[WIP] SD3.5 IP-Adapter Pipeline Integration by guiyrt · Pull Request #9987 · huggingface/diffusers (original) (raw)
Would you mind posting the traceback? Maybe there's something we can do but if the issue is in Siglip we may need to raise it with Transformers team. We probably don't want to keep Siglip on GPU, it's relatively heavy like CLIP Vision right?
This happens with enable_sequential_cpu_offload()
but not enable_model_cpu_offload()
(I can only verify enable_model_cpu_offload()
until the transformer is called, then I get OOM error). As enable_model_cpu_offload()
works on model level, it copies the entire image_encoder
to the GPU and no issues there. But enable_sequential_cpu_offload()
works on submodule level, and only moves to GPU the parameters of that submodule when its forward()
is called.
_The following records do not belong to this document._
## config.mk

```make
export PLATFORM = sky130hd
export DESIGN_NAME = keyed_event_throttle_table_unit
export DESIGN_NICKNAME = d
export VERILOG_FILES = /design/src/rtl/core/kett_pkg.sv /design/src/rtl/core/kett_mem.sv /design/src/rtl/core/kett_cmp.sv /design/src/rtl/core/keyed_event_throttle_table_unit.sv
export SDC_FILE = /design/constraint.sdc
export NUM_CORES = 1
export LEC_CHECK = 0
export ABC_AREA = 0
export BUFFER_PORTS_ARGS = -buffer_cell sky130_fd_sc_hd__buf_2
export CORE_MARGIN = 2
export CORE_UTILIZATION = 61
export CTS_CLUSTER_DIAMETER = 200
export DETAILED_ROUTE_END_ITERATION = 8
export GPL_ROUTABILITY_DRIVEN = 0
export PLACE_DENSITY_LB_ADDON = 0.2
export SLEW_MARGIN = 15
export SYNTH_ARGS = -nofsm -noshare
export SYNTH_HDL_FRONTEND = slang
export SYNTH_SLANG_ARGS = --single-unit
```

## constraint.sdc

```tcl
create_clock -name clk -period 7.03 [get_ports clk]
set_clock_uncertainty 0.1 [all_clocks]
set_input_delay 0.3515 -clock clk [delete_from_list [all_inputs] [get_ports clk]]
set_output_delay 0.3515 -clock clk [all_outputs]
set_load 0.03 [all_outputs]
```

## src/rtl/core/kett_pkg.sv

```systemverilog
// Types and constants for the keyed event throttle table
package kett_pkg;

    localparam int KEY_IN_W   = 16;
    localparam int LEVEL_W    = 3;
    localparam int TIME_W     = 32;
    localparam int STATUS_W   = 2;
    localparam int SLOT_OUT_W = 3;

    localparam logic [STATUS_W-1:0] STATUS_PASS      = 2'd0;
    localparam logic [STATUS_W-1:0] STATUS_LOW_LEVEL = 2'd1;
    localparam logic [STATUS_W-1:0] STATUS_THROTTLED = 2'd2;

    typedef enum logic [1:0] {
        ST_IDLE,
        ST_SCAN,
        ST_RESULT
    } kett_state_t;

    typedef struct packed {
        logic match;
        logic in_window;
    } cmp_res_t;

endpackage

```

## src/rtl/core/kett_mem.sv

```systemverilog
// Slot memory: one write port, one read port, registered read data
module kett_mem #(
    parameter int DEPTH = 8,
    parameter int WIDTH = 48,
    parameter int AW    = 3
) (
    input  logic             clk,
    input  logic             we,
    input  logic [AW-1:0]    waddr,
    input  logic [WIDTH-1:0] wdata,
    input  logic [AW-1:0]    raddr,
    output logic [WIDTH-1:0] rdata
);

    logic [WIDTH-1:0] mem [DEPTH];
    logic [WIDTH-1:0] rdata_reg;

    always_ff @(posedge clk)
    begin
        if (we)
        begin
            mem[waddr] <= wdata;
        end
    end

    always_ff @(posedge clk)
    begin
        rdata_reg <= mem[raddr];
    end

    assign rdata = rdata_reg;

endmodule

```

## src/rtl/core/kett_cmp.sv

```systemverilog
// Slot compare: key match and throttle window check for one entry
module kett_cmp #(
    parameter int KW = 16
) (
    input  logic                     entry_valid,
    input  logic [KW-1:0]            entry_key,
    input  logic [31:0]              entry_time,
    input  logic [KW-1:0]            key,
    input  logic [31:0]              now,
    input  logic [31:0]              interval,
    output kett_pkg::cmp_res_t       res
);

    import kett_pkg::*;

    logic [TIME_W-1:0] elapsed;

    // elapsed time wraps modulo 2^32
    assign elapsed       = now - entry_time;
    assign res.match     = entry_valid && (entry_key == key);
    assign res.in_window = elapsed < interval;

endmodule

```

## src/rtl/core/keyed_event_throttle_table_unit.sv

```systemverilog
// Per-key event rate limiter: top level with scan controller and result register
// Each accepted request yields one result. A request below min_level goes straight from
// accept to result. Otherwise the slot memory is read one entry per cycle from
// slot 0 until the key matches or all SLOTS entries are seen; the result state then
// decides and, for a passed request, writes back; only then can the next request be taken.
// The slot memory has a single read port, so entries are read one at a time. The
// result waits in an output register, so a stalled result blocks the block only once
// the next result is ready. Valid bits clear at reset; no clearing pass is needed.
module keyed_event_throttle_table_unit #(
    parameter int SLOTS    = 8,
    parameter int KEY_BITS = 16
) (
    input  logic                               clk,
    input  logic                               rst_n,
    input  logic                               cfg_wr_en,
    input  logic [2:0]                         cfg_wr_data,
    input  logic                               evt_valid,
    output logic                               evt_stall,
    input  logic [kett_pkg::KEY_IN_W-1:0]      key_id,
    input  logic [kett_pkg::LEVEL_W-1:0]       level,
    input  logic [kett_pkg::TIME_W-1:0]        min_interval,
    input  logic [kett_pkg::TIME_W-1:0]        now_ms,
    output logic                               res_valid,
    input  logic                               res_stall,
    output logic [kett_pkg::STATUS_W-1:0]      status,
    output logic [kett_pkg::SLOT_OUT_W-1:0]    slot_index,
    output logic                               evicted
);

    import kett_pkg::*;

    localparam int KW   = (KEY_BITS < KEY_IN_W) ? KEY_BITS : KEY_IN_W;
    localparam int AW   = (SLOTS > 1) ? $clog2(SLOTS) : 1;
    localparam int MEMW = KW + TIME_W;
    localparam logic [AW-1:0] LAST_SLOT = AW'(SLOTS - 1);

    kett_state_t state_reg, state_next;

    logic [AW-1:0]       scan_addr_reg, scan_addr_next;
    logic                low_reg, low_next;
    logic                hit_reg, hit_next;
    logic                win_reg, win_next;
    logic [AW-1:0]       hit_slot_reg, hit_slot_next;
    logic                free_found_reg, free_found_next;
    logic [AW-1:0]       free_slot_reg, free_slot_next;
    logic [SLOTS-1:0]    valid_reg;
    logic [LEVEL_W-1:0]  min_level_reg;

    logic [KW-1:0]       key_reg;
    logic [TIME_W-1:0]   now_reg;
    logic [TIME_W-1:0]   interval_reg;

    logic                res_valid_reg, res_valid_next;
    logic [STATUS_W-1:0] status_reg, status_next;
    logic [SLOT_OUT_W-1:0] slot_reg, slot_next;
    logic                evicted_reg, evicted_next;

    logic                evt_accept;
    logic                out_free;
    logic                res_load;
    logic                scan_last;
    logic [AW-1:0]       rd_addr;
    logic                mem_we;
    logic [AW-1:0]       pass_slot;
    logic [MEMW-1:0]     rd_data;
    cmp_res_t            cmp_res;

    assign evt_stall  = (state_reg != ST_IDLE);
    assign evt_accept = evt_valid && !evt_stall;
    assign out_free   = !res_valid_reg || !res_stall;
    assign scan_last  = (scan_addr_reg == LAST_SLOT);

    // read one slot ahead so the data for scan_addr_reg is ready in each scan cycle
    assign rd_addr = (state_reg == ST_SCAN && !scan_last) ? scan_addr_reg + AW'(1) : '0;

    assign pass_slot = hit_reg ? hit_slot_reg : (free_found_reg ? free_slot_reg : '0);

    kett_mem #(
        .DEPTH (SLOTS),
        .WIDTH (MEMW),
        .AW    (AW)
    ) u_mem (
        .clk   (clk),
        .we    (mem_we),
        .waddr (pass_slot),
        .wdata ({key_reg, now_reg}),
        .raddr (rd_addr),
        .rdata (rd_data)
    );

    kett_cmp #(
        .KW (KW)
    ) u_cmp (
        .entry_valid (valid_reg[scan_addr_reg]),
        .entry_key   (rd_data[MEMW-1:TIME_W]),
        .entry_time  (rd_data[TIME_W-1:0]),
        .key         (key_reg),
        .now         (now_reg),
        .interval    (interval_reg),
        .res         (cmp_res)
    );

    always_comb
    begin
        state_next      = state_reg;
        scan_addr_next  = scan_addr_reg;
        low_next        = low_reg;
        hit_next        = hit_reg;
        win_next        = win_reg;
        hit_slot_next   = hit_slot_reg;
        free_found_next = free_found_reg;
        free_slot_next  = free_slot_reg;
        res_load        = 1'b0;
        mem_we          = 1'b0;
        status_next     = STATUS_PASS;
        slot_next       = SLOT_OUT_W'(pass_slot);
        evicted_next    = 1'b0;

        case (state_reg)
            ST_IDLE:
            begin
                if (evt_accept)
                begin
                    scan_addr_next  = '0;
                    hit_next        = 1'b0;
                    win_next        = 1'b0;
                    free_found_next = 1'b0;
                    low_next        = (level < min_level_reg);
                    state_next      = (level < min_level_reg) ? ST_RESULT : ST_SCAN;
                end
            end

            ST_SCAN:
            begin
                if (cmp_res.match)
                begin
                    hit_next      = 1'b1;
                    hit_slot_next = scan_addr_reg;
                    win_next      = cmp_res.in_window;
                    state_next    = ST_RESULT;
                end
                else
                begin
                    // note the lowest free slot on the way
                    if (!valid_reg[scan_addr_reg] && !free_found_reg)
                    begin
                        free_found_next = 1'b1;
                        free_slot_next  = scan_addr_reg;
                    end
                    if (scan_last)
                    begin
                        state_next = ST_RESULT;
                    end
                    else
                    begin
                        scan_addr_next = scan_addr_reg + AW'(1);
                    end
                end
            end

            ST_RESULT:
            begin
                if (low_reg)
                begin
                    status_next = STATUS_LOW_LEVEL;
                    slot_next   = '0;
                end
                else if (hit_reg && win_reg)
                begin
                    status_next = STATUS_THROTTLED;
                end
                else
                begin
                    evicted_next = !hit_reg && !free_found_reg;
                end

                if (out_free)
                begin
                    res_load   = 1'b1;
                    mem_we     = !low_reg && !(hit_reg && win_reg);
                    state_next = ST_IDLE;
                end
            end

            default:
            begin
                state_next = ST_IDLE;
            end
        endcase
    end

    always_comb
    begin
        res_valid_next = res_valid_reg;
        if (res_load)
        begin
            res_valid_next = 1'b1;
        end
        else if (!res_stall)
        begin
            res_valid_next = 1'b0;
        end
    end

    always_ff @(posedge clk or negedge rst_n)
    begin
        if (!rst_n)
        begin
            state_reg      <= ST_IDLE;
            scan_addr_reg  <= '0;
            low_reg        <= 1'b0;
            hit_reg        <= 1'b0;
            win_reg        <= 1'b0;
            hit_slot_reg   <= '0;
            free_found_reg <= 1'b0;
            free_slot_reg  <= '0;
            valid_reg      <= '0;
            min_level_reg  <= '0;
            res_valid_reg  <= 1'b0;
        end
        else
        begin
            state_reg      <= state_next;
            scan_addr_reg  <= scan_addr_next;
            low_reg        <= low_next;
            hit_reg        <= hit_next;
            win_reg        <= win_next;
            hit_slot_reg   <= hit_slot_next;
            free_found_reg <= free_found_next;
            free_slot_reg  <= free_slot_next;
            res_valid_reg  <= res_valid_next;
            if (mem_we)
            begin
                valid_reg[pass_slot] <= 1'b1;
            end
            if (cfg_wr_en)
            begin
                min_level_reg <= cfg_wr_data;
            end
        end
    end

    // request payload, held for the whole scan
    always_ff @(posedge clk)
    begin
        if (evt_accept)
        begin
            key_reg      <= key_id[KW-1:0];
            now_reg      <= now_ms;
            interval_reg <= min_interval;
        end
    end

    always_ff @(posedge clk)
    begin
        if (res_load)
        begin
            status_reg  <= status_next;
            slot_reg    <= slot_next;
            evicted_reg <= evicted_next;
        end
    end

    assign res_valid  = res_valid_reg;
    assign status     = status_reg;
    assign slot_index = slot_reg;
    assign evicted    = evicted_reg;

endmodule

```

==> results.cfg, run 1 <==
[run_status]
status = complete, no violations

[synthesis]
synth-seq-cells = 545
synth_seq_area_share_pct = 69.5
synth_nets = 1689
synth_ff_type = edfxtp_1
syn_avg_cell_area_sq_um = 14.8
synth.distinct_cells = 63
yosys_warnings = 0
synth_edf_count = 470
syn_area_sq_um = 22700
synthArstFlopShare_pct = 4.95
postSynthCellCount = 1531

[final_layout]
final_nets = 1889
nFillCells = 2348
largest_reg_flops = 384
drive_above_1_share_pct = 16.2
fin_cells = 2243
diodes = 0
area_delta_synth_final_pct = 16.1

[drt]
drt-initial-drc-count = 1178
drc_errors = 0
m1WireLength_mm = 21.3
vias = 13433
dr.pass1.iters = 5
wl_met3_mm = 2.79
post_drt_wl_per_cell_microns = 21.8
wl_met2_mm = 23.7
highest_layer = met4
avgViaCountPerCell = 5.99
drt-total-wl_mm = 48.9
ant_nets = 0

[run]
drv_cap = 0

[clocking]
clockBufferDepth = 3
post_cts_buffers = 0
clock-sinks = 545
post_cts_resize_count = 0
h-tree-depth = 2
numCtsBuffers = 54
cts_tree = done
clk_latency_ns = 0.60
cts.reportedPaths.clkPinSlew_ns = 0.06
root_buffer = clkbuf_16

[timing]
hold_viol = 0
setup_tns_ns = 0
rsz0062_at_grt = false
maxSlewViolCount = 0
min_period_over_period_pct = 62.5
relSlewSlack_pct = 35.3
finalSetupViolations = 0
finalCriticalPeriod_ns = 4.39
layout_setup_ws_ns = 2.64
max_freq_ghz = 0.228
worst_pin_slew_ns = 0.962

[die]
initial_core_util_pct = 61.9
num_io_pins = 99
core_sq_um = 36600
fp.dieH_microns = 197
core.rowCount = 70
dieArea_sq_um = 38700
fp.dieW_microns = 197

[place]
dp.final_hpwl_mm = 26.2
port_buffers = 98
dp.cells = 2052
pre_cts_slack_ns = 2.69

[grt]
grt_overflow = 0
grt_pass1_vias = 13720
antenna_found_initial = 0
grt_pass1_wl_mm = 75.9
track_usage_pct = 26.0
grt_max_degree = 77

[setup_path]
cp-end-kind = register
required_ns = 7.44
path_cells = inv_1, ha_1, inv_1, fa_1, a21oi_1, o211ai_1, o211ai_2, a21boi_2, o311ai_4, o211ai_1, xor2_1, ha_1, a21o_1, a21o_1, a211o_1, nor4_1, nand2b_1, o211ai_1
crit_top_cell = o211ai_1
worstSetupPathType = reg2reg
critPathArrivalTime_ns = 4.80
cp-start-kind = register
slowest_delay_ns = 0.51
cp_max_fo = 9
cp_slowest_cell = edfxtp_1
r2r_cells = 18

[worst_hold_path]
hold_depth = 4
hold_path_class = in2reg

[pwr]
leakage_nw = 9.66
power_density_nw_per_um2 = 402
fin_total_pwr_w = 0.0106
peakVddDrop_v = 0.000296
worst max-delay path: cells and delay by family (launching register included):
kind                       cells  cell delay (ns)
xor gates and xnor gates       1             0.17
adders and majority gates      3             0.78
and+or+nand+nor                2             0.38
DFF                            1             0.51
buffers and inverters          2             0.18
AOI/OAI and AO/OA             10             2.19
layer usage:
metal	track usage (%)	vias to the layer above
li1	-	6190
met1	36.6	6736
met2	42.8	430
met3	3.51	77
met4	8.16	0
met5	0	-
cells by family after synthesis:
logic type	share of synthesized area, %
compound gates	8.22
simple gates	5.99
buf+inv	3.26
mux	7.63
flops	69.5
fa+ha+maj	3.73
xor+xnor	1.66
timing repair:
action | in CTS | in global routing
hold buffers | 90 | 0
endpoints found under the hold margin | 112 | 0
setup endpoints to repair | 0 | 0
synthesized netlist by cell type (2+ instances only):
cell	n	area [sq um]
edfxtp_1	470	14100
nand2_1	139	522
inv_1	126	473
a21oi_1	87	435
o21ai_0	70	350
ha_1	66	826
nor3_1	54	270
mux4_2	51	1150
mux2i_1	49	490
o221ai_1	49	429
dfxtp_1	48	961
nor2_1	40	150
clkbuf_1	36	135
xnor2_1	31	272
dfrtp_1	27	676
a21o_1	16	120
nand4_1	12	75.1
xor2_1	12	105
buf_1	10	37.5
buf_2	10	50.1
or2_2	9	56.3
mux2_2	8	90.1
nand2b_1	8	50.1
nand3_1	7	35.0
o211ai_1	6	45.0
o21bai_1	6	45.0
buf_4	5	37.5
nor2b_1	5	31.3
nor3b_1	5	37.5
nor4_1	5	31.3
o21a_1	5	37.5
a211oi_1	4	30.0
a31oi_1	4	25.0
and2_1	4	25.0
and3_1	4	25.0
a21boi_0	3	22.5
a22o_1	3	26.3
a22oi_1	3	22.5
o21ai_1	3	15.0
or3_1	3	18.8
a2111oi_0	2	17.5
a221o_1	2	20.0
and4_1	2	17.5
o2111ai_1	2	17.5
o41ai_2	2	32.5
area by class of cell:
cell class / instances / area (sq um) / area share (%)
clock buffers: 77 / 1480 / 5.62
clock inverters: 23 / 233 / 0.885
inverters: 126 / 475 / 1.81
multi-input cells: 798 / 6230 / 23.7
flip-flops and latches: 545 / 15800 / 59.9
well taps: 468 / 586 / 2.23
repair buffers: 206 / 1550 / 5.90
path summary, 6_finish.rpt:
path | startpoint | end | slack [ns]
setup reg to reg | now_reg[0] | win_reg | 2.64
min in group asynchronous | rst_n | min_level_reg[0] | 0.21
max in group asynchronous | rst_n | scan_addr_reg[0] | 6.16
setup / recovery | now_reg[0] | win_reg | 2.64
hold / removal | evt_valid | state_reg[1] | 0.05
hold reg to reg | valid_reg[6] | valid_reg[6] | 0.36
power by group:
part	switching, W	leakage (nW)	internal, W	total [W]
sequential	0.000303	5.02	0.00405	0.00436
combinational	0.00203	3.81	0.00142	0.00345
clock	0.00118	0.831	0.00158	0.00276
stage by stage:
stage / hold slack (ns) / cell area (sq um) / utilization (%)
2_1_floorplan: -0.0441 / 22700 / -
5_1_grt: 0.0562 / 26300 / 71.9
6_report: 0.0468 / 26300 / 71.9
3_5_place_dp: 0.295 / 23700 / 64.7
3_3_place_gp: 0.289 / 23700 / 64.7
4_1_cts: 0.0163 / 26300 / 71.8
layout by cell type, fill, tap and decap left out, types with 19 or more instances in the layout:
cell type        n
dfrtp_1         26
clkbuf_16       54
o221ai_1        49
dlygate4sd3_1   90
o21ai_0         70
nor2_1          37
clkbuf_1        19
dfxtp_1         48
edfxtp_1       470
buf_2           98
mux2i_1         49
a21oi_1         87
mux4_2          51
nor3_1          52
nand2_1        137
inv_1          125
ha_1            66
xnor2_1         31
Note: power is estimated with default switching activity, not from simulation.
==> run 2: changes to the inputs <==
- CORE_UTILIZATION: 61 -> 55
- clock period: 7.03 -> 3.7 ns (I/O delays scaled with it)
==> run 2 against run 1 <==
Against the previous run: the flow now finishes with violations (setup timing); largest power group unchanged; global-route usage decreased by 2.0 points; worst setup slack worse by 2.9 ns; non-clock buffer count grew 96; flip-flop and latch count did not move.
==> results.cfg, run 2 (same netlist as run 1, synthesis figures left out) <==
[run_status]
status = finished, violations left
violations = setup timing

[place]
dp.final_hpwl_mm = 27.8
pre_cts_slack_ns = -0.473
placed_area_sq_um = 24600
dp.cells = 2204
port_buffers = 98

[drt]
drc_errors = 0
drt-initial-drc-count = 1092
ant_nets = 0
avgViaCountPerCell = 5.64
post_drt_wl_per_cell_microns = 21.0
drt-total-wl_mm = 50.4
dr.pass1.iters = 5
vias = 13557

[die]
core.rowCount = 74
core_sq_um = 40700
fp.dieH_microns = 207
fp.dieW_microns = 207
dieArea_sq_um = 42800
num_io_pins = 99
initial_core_util_pct = 55.6

[setup_path]
required_ns = 4.11
cp-end-kind = register
cp_max_fo = 3
r2r_cells = 15
critPathArrivalTime_ns = 4.39
worstSetupPathType = reg2reg
timing.critical_path.from = now_reg[10]
worstReg2RegStart = now_reg[10]
cp-start-kind = register

[pwr]
power_density_nw_per_um2 = 768
leakage_nw = 10.2
peakVddDrop_v = 0.000506
fin_total_pwr_w = 0.0210

[grt]
track_usage_pct = 24.0
antenna_found_initial = 0
grt_pass1_vias = 13559
grt_max_degree = 154
grt_pass1_wl_mm = 76.8
grt_overflow = 0

[clocking]
cts.reportedPaths.clkPinSlew_ns = 0.06
cts_tree = done
h-tree-depth = 2
clock-sinks = 545
numCtsBuffers = 55
clk_latency_ns = 0.62
clockBufferDepth = 3
root_buffer = clkbuf_16

[final_layout]
layout_common_cells = edfxtp_1, nand2_1, inv_1, buf_2, buf_4
postLayoutCellArea_sq_um = 27300
final_nets = 1986
diodes = 0
mostFrequentLayoutCell = edfxtp_1
largest_reg_flops = 384
area_delta_synth_final_pct = 20.6
fin_cells = 2405
drive_above_1_share_pct = 20.4

[timing]
worst_pin_slew_ns = 0.874
relSlewSlack_pct = 41.8
rsz0062_at_grt = true
finalCriticalPeriod_ns = 3.98
min_period_over_period_pct = 108
hold_viol = 0
maxSlewViolCount = 0
finalSetupViolations = 1
max_freq_ghz = 0.251
layout_setup_ws_ns = -0.279

[run]
drv_cap = 0

[worst_hold_path]
hold_path_class = in2async
[run 2: changes by cell type in the layout (fill, tap and decap cells not counted), moves of 3 or more]
cell | before | now
clkinv_4 | 3 | 0
buf_4 | 16 | 97
buf_12 | 2 | 15
clkbuf_1 | 19 | 22
o21ai_0 | 70 | 67
clkinv_1 | 2 | 7
[run 2: power by group]
| group | internal (W) | leakage, nW | switching (W) |
|---|---|---|---|
| clock | 0.00290 | 0.818 | 0.00229 |
| sequential | 0.00769 | 5.02 | 0.000401 |
| combinational | 0.00338 | 4.31 | 0.00432 |
| total | 0.0140 | 10.2 | 0.00701 |
[run 2: critical path, cell delays in order (launching register included)]
cell      delay (ns)
edfxtp_1        0.43
ha_1            0.33
a21oi_1         0.25
nor2_1          0.11
a221oi_1        0.41
o211ai_1        0.18
and2_1          0.25
a311oi_2        0.27
xnor2_1         0.17
ha_1            0.28
a21o_1          0.16
a21o_1          0.17
a211o_1         0.30
nor4_2          0.20
nand2b_1        0.08
o211ai_1        0.16
[run 2: worst paths after layout]
check / end / slack (ns)
worst max register to register: win_reg / -0.28
worst min-delay path: min_level_reg[1] / 0.02
worst max-delay path: win_reg / -0.28
min in group clk: low_reg / 0.07
worst min register to register: valid_reg[6] / 0.37
max in group asynchronous: scan_addr_reg[0] / 3.00
[run 2: per-stage QoR]
| step | setup TNS, ns | hold slack, ns | utilization, % |
|---|---|---|---|
| after global routing | -0.497 | 0.0728 | 67.1 |
| after CTS | -0.256 | 0.00535 | 67.0 |
| after global placement | -0.250 | 0.127 | 60.4 |
| final | -0.279 | 0.0225 | 67.1 |
| after detailed placement | -0.473 | 0.139 | 60.4 |
| after floorplan | -425.19 | -0.211 | - |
In MultiHeadAttention
, out_proj.weight
and out_proj.bias
are parameters of out_proj
, so they would only be moved to GPU when out_proj.forward()
was invoked, which doesn't happend. Instead, these are accessed directly outside the expected scope.
SigLIP from "google/siglip-so400m-patch14-384" has about 430M params and takes about 1GB of VRAM in torch.float16
(quick testing, just loaded to GPU).
Traceback when trying to include image_encoder in CPU offloading
Traceback (most recent call last):
File "/home/guiyrt/anaconda3/envs/diffusers_9966/lib/python3.10/runpy.py", line 196, in _run_module_as_main
return _run_code(code, main_globals, None,
File "/home/guiyrt/anaconda3/envs/diffusers_9966/lib/python3.10/runpy.py", line 86, in _run_code
exec(code, run_globals)
File "/home/guiyrt/diffusers/run_test.py", line 41, in <module>
images = pipe(
File "/home/guiyrt/anaconda3/envs/diffusers_9966/lib/python3.10/site-packages/torch/utils/_contextlib.py", line 116, in decorate_context
return func(*args, **kwargs)
File "/home/guiyrt/diffusers/src/diffusers/pipelines/stable_diffusion_3/pipeline_stable_diffusion_3.py", line 1028, in __call__
ip_adapter_image_embeds = self.prepare_ip_adapter_image_embeds(
File "/home/guiyrt/diffusers/src/diffusers/pipelines/stable_diffusion_3/pipeline_stable_diffusion_3.py", line 750, in prepare_ip_adapter_image_embeds
single_image_embeds = self.encode_image(ip_adapter_image, device)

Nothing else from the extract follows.